## Required work
Each line of the material, from the first through the one containing "localparam int LSF_HI_BYTE_LANE = 1;", is to be written out exactly.

## Entries provided
### src/hdl/lsf_pkg.sv
/*
  Constants for the link status flags register: offset, field positions,
  reset value and masks.
  Assumes a 16-bit configuration access port addressed by byte offset.
*/
package lsf_pkg;

  // ==========================================================
  // Widths and offset
  localparam int LSF_DATA_W = 16;
  localparam int LSF_ADDR_W = 8;
  localparam logic [LSF_ADDR_W-1:0] LSF_STATUS_OFFSET = 8'h06;

  // ==========================================================
  // Field positions
  localparam int LSF_POISONED_RX_BIT = 15;
  localparam int LSF_ERR_MSG_SENT_BIT = 14;
  localparam int LSF_UNSUP_CPL_RX_BIT = 13;
  localparam int LSF_CA_RX_BIT = 12;
  localparam int LSF_CA_TX_BIT = 11;
  localparam int LSF_DEVSEL_HI_BIT = 10;
  localparam int LSF_DEVSEL_LO_BIT = 9;
  localparam int LSF_DATA_POISON_BIT = 8;
  localparam int LSF_BACK_TO_BACK_BIT = 7;
  localparam int LSF_RSVD6_BIT = 6;
  localparam int LSF_FAST_BUS_BIT = 5;
  localparam int LSF_CAP_CHAIN_BIT = 4;
  localparam int LSF_INT_STATUS_BIT = 3;
  localparam int LSF_HI_BYTE_LANE = 1;

  // ==========================================================
  // Values and masks
  localparam logic [LSF_DATA_W-1:0] LSF_RESET_VALUE = 16'h0010;
  localparam logic [LSF_DATA_W-1:0] LSF_CONST_VALUE = 16'h0010;
  localparam logic [LSF_DATA_W-1:0] LSF_STICKY_MASK = 16'hf900;
  localparam logic [LSF_DATA_W-1:0] LSF_ZERO = 16'h0000;
  localparam logic [1:0] LSF_DEVSEL_VALUE = 2'h0;

endpackage

### src/hdl/lsf_sticky_bank.sv
/*
  Bank of sticky flags: a set input per bit, a clear input per bit.
  Assumes set and clear come from logic on the same clock.
*/
`timescale 1ns/1ps
`default_nettype none

module lsf_sticky_bank #(
  parameter int WIDTH = 16
) (
  // Clock and reset
  input wire logic core_clk_i,
  input wire logic rst_i,
  // Flag control
  input wire logic [WIDTH-1:0] set_i,
  input wire logic [WIDTH-1:0] clear_i,
  // Flag state
  output logic [WIDTH-1:0] flags_o
);

  typedef struct packed {
    logic [WIDTH-1:0] flags;
  } lsf_bank_state_type;

  lsf_bank_state_type state_reg;
  lsf_bank_state_type state_next;

  // ==========================================================
  // Next state
  always_comb begin
    state_next = state_reg;
    // Set wins so an event in the clearing cycle is kept
    state_next.flags = (state_reg.flags & ~clear_i) | set_i;
  end

  always_ff @(posedge core_clk_i or posedge rst_i) begin
    if (rst_i) begin
      state_reg <= '0;
    end else begin
      state_reg <= state_next;
    end
  end

  assign flags_o = state_reg.flags;

endmodule

`default_nettype wire

### src/hdl/lsf_status_reg.sv
/*
  Link status flags register of a PCI Express to PCI bridge function.
  Sticky error flags, hardwired capability bits, configuration access port.
  Assumes event strobes and command enables come from logic on core_clk_i,
  one cycle per event; the command register lives elsewhere.
*/
`timescale 1ns/1ps
`default_nettype none

module lsf_status_reg
  import lsf_pkg::*;
(
  // Clock and reset
  input wire logic core_clk_i,
  input wire logic rst_i,
  // Configuration access
  input wire logic cfg_rd_i,
  input wire logic cfg_wr_i,
  input wire logic [lsf_pkg::LSF_ADDR_W-1:0] cfg_addr_i,
  input wire logic [1:0] cfg_be_i,
  input wire logic [lsf_pkg::LSF_DATA_W-1:0] cfg_wdata_i,
  output logic cfg_hit_o,
  output logic cfg_rvalid_o,
  output logic [lsf_pkg::LSF_DATA_W-1:0] cfg_rdata_o,
  // Command enables
  input wire logic system_error_enable_i,
  input wire logic parity_response_enable_i,
  // Link events
  input wire logic poisoned_tlp_rx_i,
  input wire logic err_msg_tx_i,
  input wire logic cpl_unsupported_rx_i,
  input wire logic cpl_abort_rx_i,
  input wire logic cpl_abort_tx_i,
  input wire logic poisoned_cpl_data_rx_i,
  input wire logic write_poisoned_i,
  // Register value
  output logic [lsf_pkg::LSF_DATA_W-1:0] status_o
);

  import lsf_pkg::*;

  typedef struct packed {
    logic rvalid;
    logic [LSF_DATA_W-1:0] rdata;
  } lsf_port_state_type;

  lsf_port_state_type state_reg;
  lsf_port_state_type state_next;

  logic [LSF_DATA_W-1:0] flag_set;
  logic [LSF_DATA_W-1:0] flag_clear;
  logic [LSF_DATA_W-1:0] flags;
  logic [LSF_DATA_W-1:0] status_value;
  logic hit;

  function automatic logic addr_hit(input logic [LSF_ADDR_W-1:0] addr);
    addr_hit = (addr == LSF_STATUS_OFFSET);
  endfunction

  // ==========================================================
  // Event decode
  always_comb begin
    flag_set = LSF_ZERO;
    flag_set[LSF_POISONED_RX_BIT] = poisoned_tlp_rx_i;
    flag_set[LSF_ERR_MSG_SENT_BIT] = err_msg_tx_i & system_error_enable_i;
    flag_set[LSF_UNSUP_CPL_RX_BIT] = cpl_unsupported_rx_i;
    flag_set[LSF_CA_RX_BIT] = cpl_abort_rx_i;
    flag_set[LSF_CA_TX_BIT] = cpl_abort_tx_i;
    flag_set[LSF_DATA_POISON_BIT] = parity_response_enable_i
                                    & (poisoned_cpl_data_rx_i | write_poisoned_i);
  end

  // ==========================================================
  // Write-one-to-clear; every sticky flag sits in the upper byte lane
  assign hit = addr_hit(cfg_addr_i);
  assign cfg_hit_o = (cfg_rd_i | cfg_wr_i) & hit;

  always_comb begin
    flag_clear = LSF_ZERO;
    if (cfg_wr_i && hit && cfg_be_i[LSF_HI_BYTE_LANE]) begin
      flag_clear = cfg_wdata_i & LSF_STICKY_MASK;
    end
  end

  lsf_sticky_bank #(
    .WIDTH(LSF_DATA_W)
  ) u_flags (
    .core_clk_i(core_clk_i),
    .rst_i(rst_i),
    .set_i(flag_set),
    .clear_i(flag_clear),
    .flags_o(flags)
  );

  // ==========================================================
  // Read value: sticky bits plus constants, writes never reach the rest
  assign status_value = (flags & LSF_STICKY_MASK) | LSF_CONST_VALUE;
  assign status_o = status_value;

  always_comb begin
    state_next = state_reg;
    state_next.rvalid = cfg_rd_i;
    if (cfg_rd_i) begin
      // Unmapped offsets read as zero so the caller may merge other registers
      state_next.rdata = hit ? status_value : LSF_ZERO;
    end
  end

  always_ff @(posedge core_clk_i or posedge rst_i) begin
    if (rst_i) begin
      state_reg <= '0;
    end else begin
      state_reg <= state_next;
    end
  end

  assign cfg_rvalid_o = state_reg.rvalid;
  assign cfg_rdata_o = state_reg.rdata;

  // ==========================================================
  // Checks
  a_poison_rx_set: assert property (@(posedge core_clk_i) disable iff (rst_i)
    poisoned_tlp_rx_i |=> status_o[LSF_POISONED_RX_BIT])
    else $error("poisoned TLP did not set flag");

  a_err_msg_gate: assert property (@(posedge core_clk_i) disable iff (rst_i)
    !$past(status_o[LSF_ERR_MSG_SENT_BIT]) && status_o[LSF_ERR_MSG_SENT_BIT]
    |-> $past(err_msg_tx_i) && $past(system_error_enable_i))
    else $error("error message flag set without enabled cause");

  a_err_msg_set: assert property (@(posedge core_clk_i) disable iff (rst_i)
    err_msg_tx_i && system_error_enable_i |=> status_o[LSF_ERR_MSG_SENT_BIT])
    else $error("error message flag not set");

  a_unsup_cpl_set: assert property (@(posedge core_clk_i) disable iff (rst_i)
    cpl_unsupported_rx_i |=> status_o[LSF_UNSUP_CPL_RX_BIT])
    else $error("unsupported completion flag not set");

  a_abort_rx_set: assert property (@(posedge core_clk_i) disable iff (rst_i)
    cpl_abort_rx_i |=> status_o[LSF_CA_RX_BIT])
    else $error("received abort flag not set");

  a_abort_tx_set: assert property (@(posedge core_clk_i) disable iff (rst_i)
    cpl_abort_tx_i |=> status_o[LSF_CA_TX_BIT])
    else $error("signaled abort flag not set");

  a_data_poison_gate: assert property (@(posedge core_clk_i) disable iff (rst_i)
    !$past(status_o[LSF_DATA_POISON_BIT]) && status_o[LSF_DATA_POISON_BIT]
    |-> $past(parity_response_enable_i)
        && ($past(poisoned_cpl_data_rx_i) || $past(write_poisoned_i)))
    else $error("data poison flag set without enabled cause");

  a_data_poison_set: assert property (@(posedge core_clk_i) disable iff (rst_i)
    parity_response_enable_i && (poisoned_cpl_data_rx_i || write_poisoned_i)
    |=> status_o[LSF_DATA_POISON_BIT])
    else $error("data poison flag not set");

  a_const_fields: assert property (@(posedge core_clk_i) disable iff (rst_i)
    status_o[LSF_DEVSEL_HI_BIT:LSF_DEVSEL_LO_BIT] == LSF_DEVSEL_VALUE
    && !status_o[LSF_BACK_TO_BACK_BIT] && !status_o[LSF_FAST_BUS_BIT]
    && !status_o[LSF_INT_STATUS_BIT])
    else $error("hardwired field not zero");

  a_cap_chain_one: assert property (@(posedge core_clk_i) disable iff (rst_i)
    cfg_rd_i && hit |=> cfg_rvalid_o && cfg_rdata_o[LSF_CAP_CHAIN_BIT])
    else $error("capability chain bit not read as one");

  a_reserved_zero: assert property (@(posedge core_clk_i) disable iff (rst_i)
    cfg_rvalid_o |-> !cfg_rdata_o[LSF_RSVD6_BIT] && cfg_rdata_o[2:0] == 3'h0)
    else $error("reserved bits not zero");

  a_clear_one: assert property (@(posedge core_clk_i) disable iff (rst_i)
    cfg_wr_i && hit && cfg_be_i[LSF_HI_BYTE_LANE]
    && cfg_wdata_i[LSF_CA_TX_BIT] && !cpl_abort_tx_i
    |=> !status_o[LSF_CA_TX_BIT])
    else $error("write one did not clear flag");

  a_sticky_hold: assert property (@(posedge core_clk_i) disable iff (rst_i)
    status_o[LSF_POISONED_RX_BIT]
    && !(cfg_wr_i && hit && cfg_be_i[LSF_HI_BYTE_LANE] && cfg_wdata_i[LSF_POISONED_RX_BIT])
    |=> status_o[LSF_POISONED_RX_BIT])
    else $error("sticky flag lost without clear");

  a_reset_value: assert property (@(posedge core_clk_i)
    $fell(rst_i) |-> status_o == LSF_RESET_VALUE)
    else $error("reset value wrong");

  a_rvalid_pulse: assert property (@(posedge core_clk_i) disable iff (rst_i)
    cfg_rd_i |=> cfg_rvalid_o)
    else $error("read not answered next cycle");

  a_rvalid_single: assert property (@(posedge core_clk_i) disable iff (rst_i)
    !cfg_rd_i |=> !cfg_rvalid_o)
    else $error("read valid without a read");

  a_rdata_hold: assert property (@(posedge core_clk_i) disable iff (rst_i)
    !cfg_rd_i |=> $stable(cfg_rdata_o))
    else $error("read data changed without a read");

  a_miss_read_zero: assert property (@(posedge core_clk_i) disable iff (rst_i)
    cfg_rd_i && !hit |=> cfg_rdata_o == LSF_ZERO)
    else $error("unmapped read not zero");

  a_set_wins_clear: assert property (@(posedge core_clk_i) disable iff (rst_i)
    cpl_abort_rx_i && cfg_wr_i && hit && cfg_be_i[LSF_HI_BYTE_LANE]
    && cfg_wdata_i[LSF_CA_RX_BIT] |=> status_o[LSF_CA_RX_BIT])
    else $error("event lost to a clear in the same cycle");

  a_low_lane_keeps: assert property (@(posedge core_clk_i) disable iff (rst_i)
    cfg_wr_i && !cfg_be_i[LSF_HI_BYTE_LANE] && status_o[LSF_CA_RX_BIT]
    |=> status_o[LSF_CA_RX_BIT])
    else $error("low lane write cleared a flag");

endmodule

`default_nettype wire

### config.mk
export PLATFORM = sky130hd
export DESIGN_NAME = lsf_status_reg
export DESIGN_NICKNAME = d
export VERILOG_FILES = /design/src/hdl/lsf_pkg.sv /design/src/hdl/lsf_sticky_bank.sv /design/src/hdl/lsf_status_reg.sv
export SDC_FILE = /design/constraint.sdc
export NUM_CORES = 1
export LEC_CHECK = 0
export ABC_AREA = 1
export BUFFER_PORTS_ARGS = -buffer_cell sky130_fd_sc_hd__buf_2
export CORE_ASPECT_RATIO = 1.4
export CORE_MARGIN = 4
export CORE_UTILIZATION = 36
export DETAILED_ROUTE_END_ITERATION = 8
export HOLD_SLACK_MARGIN = 0.02
export PLACE_DENSITY = 0.79
export SLEW_MARGIN = 25
export SYNTH_ARGS = -nofsm -noshare
export SYNTH_HDL_FRONTEND = slang
export SYNTH_SLANG_ARGS = --single-unit
export TNS_END_PERCENT = 50
### constraint.sdc
create_clock -name core_clk_i -period 1.1 [get_ports core_clk_i]
set_clock_uncertainty 0.2 [all_clocks]
set_input_delay 0.055 -clock core_clk_i [delete_from_list [all_inputs] [get_ports core_clk_i]]
set_output_delay 0.055 -clock core_clk_i [all_outputs]
set_load 0.02 [all_outputs]
==> results.ini, run 1 <==
[clock_tree]
cts_tree=yes
clockRootBuffer=clkbuf_4
insertion_delay_ps=280
clk_transition_reported_paths_ps=80
htreeDepth=1
cts.path.max_buffers=2
cts_sinks=14
numCtsBuffers=3
holdBufCountCts=17

[detailed_routing]
top_layer=met4
drt_iter0_markers=25
vias=836
drc_errors=0
wl_per_cell_um=12.6
wirelength_um=2310
wl_met1_um=764
ant_nets=0
wl_met3_um=227
drt_pre_antenna_iters=4
via_per_inst=4.57
wl_met2_um=1200

[finish]
stdcell_area_mm2=0.00124
fin_util_pct=62.1
diodes=0
drive_gt1_share_pct=37.0
fin_nets=203
final_cell_mix=33 x buf_2, 19 x conb_1, 18 x nand2_1
layout_commonest_cell=buf_2
area_growth_pct=60.4

[worst_setup_path]
critPathKind=reg -> out
arrival_ps=870
end_kind=primary output
slowest_delay_ps=430
reg2reg_from=u_flags.flags_o[14]
crit_family=flip-flops
crit_chain=buf_6
critPathRequiredTime_ps=840
crit_buf_inv=1
worstPathMaxFanout=3
worstSetupStartpointType=flip-flop
r2r_cells=3
crit_path_top_delay_cell=dfrtp_1
rrSetupSlack_ps=60
r2r_end=cfg_rdata_o[14]

[global_routing]
grt_use_total_pct=15.4
grt_overflow_total=0
grt_pass1_wl_um=3350
grt_max_degree=16
grt_pass1_vias=810
antenna_found_initial=0

[sta]
grt_setup_unrepaired=yes
slew_headroom_pct=65.4
final_hold_viol_count=14
setup_viol=2
drv_slew=0
whs_ps=-196
fmax_mhz=888
post-route-period-util_pct=102
period_minus_slack_ps=1130
layout_setup_ws_ps=-26.5
worst_slew_pin_slew_ps=518

[floorplanning]
dieHeight_um=62.8
ios=73
core_area_mm2=0.00200
die_area_mm2=0.00296
start_util_pct=38.7
die_w_um=47.2
row_count=19

[power_and_ir_drop]
powerDensity_mw_per_mm2=814
total_power_uw=1010
leakagePower_uw=0.000673
ir_drop_uv=712

[status]
violations=hold timing, setup timing
outcome=complete, but fails checks

[logic_synthesis]
syn_inst=93
syn_area_um2=773
seq_area_frac_synth_pct=45.3
avgSynthCellArea_um2=8.31
yosys_warnings=0
ys_ff_latch=14
synth.distinct_cells=14

[job]
max_cap_violations=0

[placement]
gp_routability_congestion=0.718
port_buffers=42
dp_hpwl_um=1370
place_area_um2=923

[worst_hold_path]
min_path_type=in -> reg
hold_end=cfg_rvalid_o
worstHoldPathCells=1
min_from=cfg_rd_i

==> what timing repair did <==
| action | 4_1_cts | 5_1_grt |
|---|---|---|
| setup endpoints to repair | 7 | 16 |
| buffers inserted | 4 | 6 |
| pin swaps | 1 | 1 |
| gates resized for setup | 0 | 16 |
| gates cloned | 0 | 0 |
| endpoints found under the hold margin | 28 | 14 |
==> registers in the layout, indices dropped and copies added (netlist names) <==
register,count
cfg_rdata_o,7
u_flags.flags_o,6
cfg_rvalid_o,1
==> cell type report <==
type	count	area (um^2)
fillers	174	757
clock buffers	3	22.5
multi-input cells	62	280
flip-flops and latches	14	350
well taps	21	26.3
repair buffers	70	512
inverters	13	48.8
==> cell usage after synthesis, drive strengths merged <==
cell    instances  area (um^2)
nand2          19         73.8
conb            2         7.51
dfrtp          14          350
buf            20          154
nor2            4         27.5
o21ai           8         40.0
inv            13         48.8
nand3           6         30.0
clkbuf          1         3.75
nand4           6         37.5
==> layer usage <==
layer | up-vias | GRT usage, %
met3 | 12 | 5.19
met1 | 382 | 16.7
met2 | 50 | 24.7
met5 | - | 0
met4 | 0 | 9.00
li1 | 392 | -
==> cells by family after synthesis <==
group	synth area share, %
AND/OR/NAND/NOR	21.8
buffers and inverters	26.7
flip-flops	45.3
AO/OA/AOI/OAI	5.18
other	0.971
==> report_power, final <==
part	leakage, uW	switching (uW)	internal [uW]
combinational	0.000498	119	83.6
clock	0.0000138	161	127
sequential	0.000162	1.17	517
==> metrics by stage <==
stage	hold WS (ps)	worst slack, ps	std cells	TNS, ps
after global placement	-103	-82.7	153	-441
final	-196	-26.5	183	-33.2
after floorplan	-256	132	110	0
after global routing	-193	-41.0	183	-208
after detailed placement	-84.8	-107	153	-781
after CTS	-200	-11.6	177	-35.8
==> worst max path at each step <==
stage                   startpoint                   to  slack, ps  depth (start not counted)
2_1_floorplan        cfg_addr_i[5]  u_flags.flags_o[13]        130                          7
3_3_place_gp         cfg_addr_i[5]            cfg_hit_o        -80                          7
3_5_place_dp         cfg_addr_i[5]            cfg_hit_o       -110                          7
4_1_cts         u_flags.flags_o[8]          status_o[8]        -10                          1
5_1_grt        u_flags.flags_o[14]         status_o[14]        -40                          1
6_report       u_flags.flags_o[14]         status_o[14]        -30                          1
No activity file was read; power rests on OpenSTA's default activity.
==> run 2: changes to the inputs <==
- CORE_UTILIZATION: 36 -> 32
- PLACE_DENSITY: 0.79 -> 0.74
- clock period: 1.1 -> 0.9 ns (I/O delays scaled with it)
==> results.ini, run 2 (synthesis gave the netlist of run 1 again) <==
[worst_setup_path]
critPathKind=reg -> out
crit_family=flip-flops
worstPathMaxFanout=2  ; -1
worstSetupStartpointType=flip-flop
critPathRequiredTime_ps=650  ; -190 ps
crit_buf_inv=1  ; unchanged
slowest_delay_ps=430  ; about the same
crit_path_top_delay_cell=dfrtp_2
end_kind=primary output
rrSetupSlack_ps=-120  ; -180 ps
crit_chain=buf_6
arrival_ps=840  ; -30 ps

[global_routing]
grt_pass1_wl_um=3420  ; +2.1%
grt_pass1_vias=816  ; +0.74%
grt_max_degree=16  ; unchanged
grt_overflow_total=0  ; unchanged
antenna_found_initial=0  ; unchanged
grt_use_total_pct=13.7  ; -1.7 points

[floorplanning]
core_area_mm2=0.00225  ; +13%
ios=73  ; unchanged
die_w_um=49.5  ; +5.0%
die_area_mm2=0.00328  ; +11%
start_util_pct=34.3  ; -4.4 points
row_count=20  ; +1
dieHeight_um=66.2  ; +5.3%

[worst_hold_path]
min_path_type=in -> reg

[placement]
dp_hpwl_um=1550  ; +13%
dpl_worst_slack_ps=-236  ; -128 ps
gp_routability_congestion=0.681  ; -5.2%
port_buffers=42  ; unchanged

[finish]
seq_area_um2=352  ; +0.36%
drive_gt1_share_pct=51.9  ; +15 points
multi_input_area_um2=350  ; +25%
fin_util_pct=59.7  ; -2.4 points
layout_commonest_cell=buf_2
largest_reg_flops=7  ; unchanged
diodes=0  ; unchanged
fillers=212  ; +22%
final_cell_mix=25 x buf_2, 22 x buf_6, 19 x conb_1
fin_nets=198  ; -2.5%
area_growth_pct=73.9

[detailed_routing]
wl_per_cell_um=11.9  ; -5.7%
via_per_inst=4.27  ; -6.6%
drt_iter0_markers=4  ; -84%
wirelength_um=2140  ; -7.3%
drc_errors=0  ; unchanged
vias=768  ; -8.1%
drt_pre_antenna_iters=2  ; -2
ant_nets=0  ; unchanged

[clock_tree]
clockRootBuffer=clkbuf_4
cts.path.max_buffers=2  ; unchanged
htreeDepth=1  ; unchanged
clk_transition_reported_paths_ps=90  ; about the same
cts_tree=yes
insertion_delay_ps=270  ; about the same
cts_sinks=14  ; unchanged
holdBufCountCts=9  ; -8
numCtsBuffers=3  ; unchanged

[sta]
grt_setup_unrepaired=yes
fmax_mhz=923
drv_slew=0  ; unchanged
post-route-period-util_pct=120
period_minus_slack_ps=1080
setup_viol=28  ; +26
layout_setup_ws_ps=-183  ; -157 ps
final_hold_viol_count=14  ; unchanged
whs_ps=-207  ; -11.2 ps

[power_and_ir_drop]
total_power_uw=1330  ; +32%
powerDensity_mw_per_mm2=986  ; +21%
ir_drop_uv=617  ; -13%
leakagePower_uw=0.000687  ; +2.1%

[status]
violations=hold timing, setup timing
outcome=complete, but fails checks

[job]
max_cap_violations=0  ; unchanged

==> run 2: path summary, 6_finish.rpt <==
check / start / to / cells after the start
min in group asynchronous: rst_i / cfg_rdata_o[4] / 4
worst min-delay path: poisoned_cpl_data_rx_i / u_flags.flags_o[8] / 3
worst min register to register: cfg_rdata_o[11] / cfg_rdata_o[11] / 2
max in group asynchronous: rst_i / u_flags.flags_o[11] / 4
worst max-delay path: u_flags.flags_o[11] / status_o[11] / 1
worst max register to register: u_flags.flags_o[13] / cfg_rdata_o[13] / 3
==> run 2: timing repair <==
action,4_1_cts,5_1_grt
setup endpoints to repair,18,28
pin swaps,9,1
setup buffers,11,0
resized for setup,40,18
hold endpoints to repair,28,14
==> run 2: metrics by stage <==
step                      cell area, um^2  setup TNS [ps]  instances  hold WS (ps)
after detailed placement              956           -2710        156          -146
after global placement                956           -2300        156          -158
after CTS                            1290           -3290        180          -205
after floorplan                       853            -316        110          -266
after global routing                 1350           -4010        180          -175
final                                1350           -3130        180          -207
==> run 2: final cells by class <==
cell class | instances | share of cell area [%]
timing repair buffer | 65 | 39.4
clock buffer | 4 | 2.70
multi-input combinational | 62 | 26.0
inverter | 13 | 3.63
tap | 22 | 2.05
sequential | 14 | 26.1
==> run 2: power by group <==
| group | internal, uW | total (uW) | switching, uW |
|---|---|---|---|
| Combinational | 96.3 | 246 | 149 |
| Clock | 246 | 447 | 201 |
| Sequential | 632 | 634 | 2.09 |
==> run 2: layer usage <==
| layer | vias up | wire, um | global-route usage, % |
|---|---|---|---|
| li1 | 383 | - | - |
| met1 | 342 | 694 | 13.5 |
| met2 | 41 | 1220 | 26.2 |
| met3 | 2 | 209 | 4.29 |
| met4 | 0 | 10 | 5.19 |
| met5 | - | 0 | 0 |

## Solved exercise
### src/hdl/lsf_pkg.sv
/*
  Constants for the link status flags register: offset, field positions,
  reset value and masks.
  Assumes a 16-bit configuration access port addressed by byte offset.
*/
package lsf_pkg;

  // ==========================================================
  // Widths and offset
  localparam int LSF_DATA_W = 16;
  localparam int LSF_ADDR_W = 8;
  localparam logic [LSF_ADDR_W-1:0] LSF_STATUS_OFFSET = 8'h06;

  // ==========================================================
  // Field positions
  localparam int LSF_POISONED_RX_BIT = 15;
  localparam int LSF_ERR_MSG_SENT_BIT = 14;
  localparam int LSF_UNSUP_CPL_RX_BIT = 13;
  localparam int LSF_CA_RX_BIT = 12;
  localparam int LSF_CA_TX_BIT = 11;
  localparam int LSF_DEVSEL_HI_BIT = 10;
  localparam int LSF_DEVSEL_LO_BIT = 9;
  localparam int LSF_DATA_POISON_BIT = 8;
  localparam int LSF_BACK_TO_BACK_BIT = 7;
  localparam int LSF_RSVD6_BIT = 6;
  localparam int LSF_FAST_BUS_BIT = 5;
  localparam int LSF_CAP_CHAIN_BIT = 4;
  localparam int LSF_INT_STATUS_BIT = 3;
  localparam int LSF_HI_BYTE_LANE = 1;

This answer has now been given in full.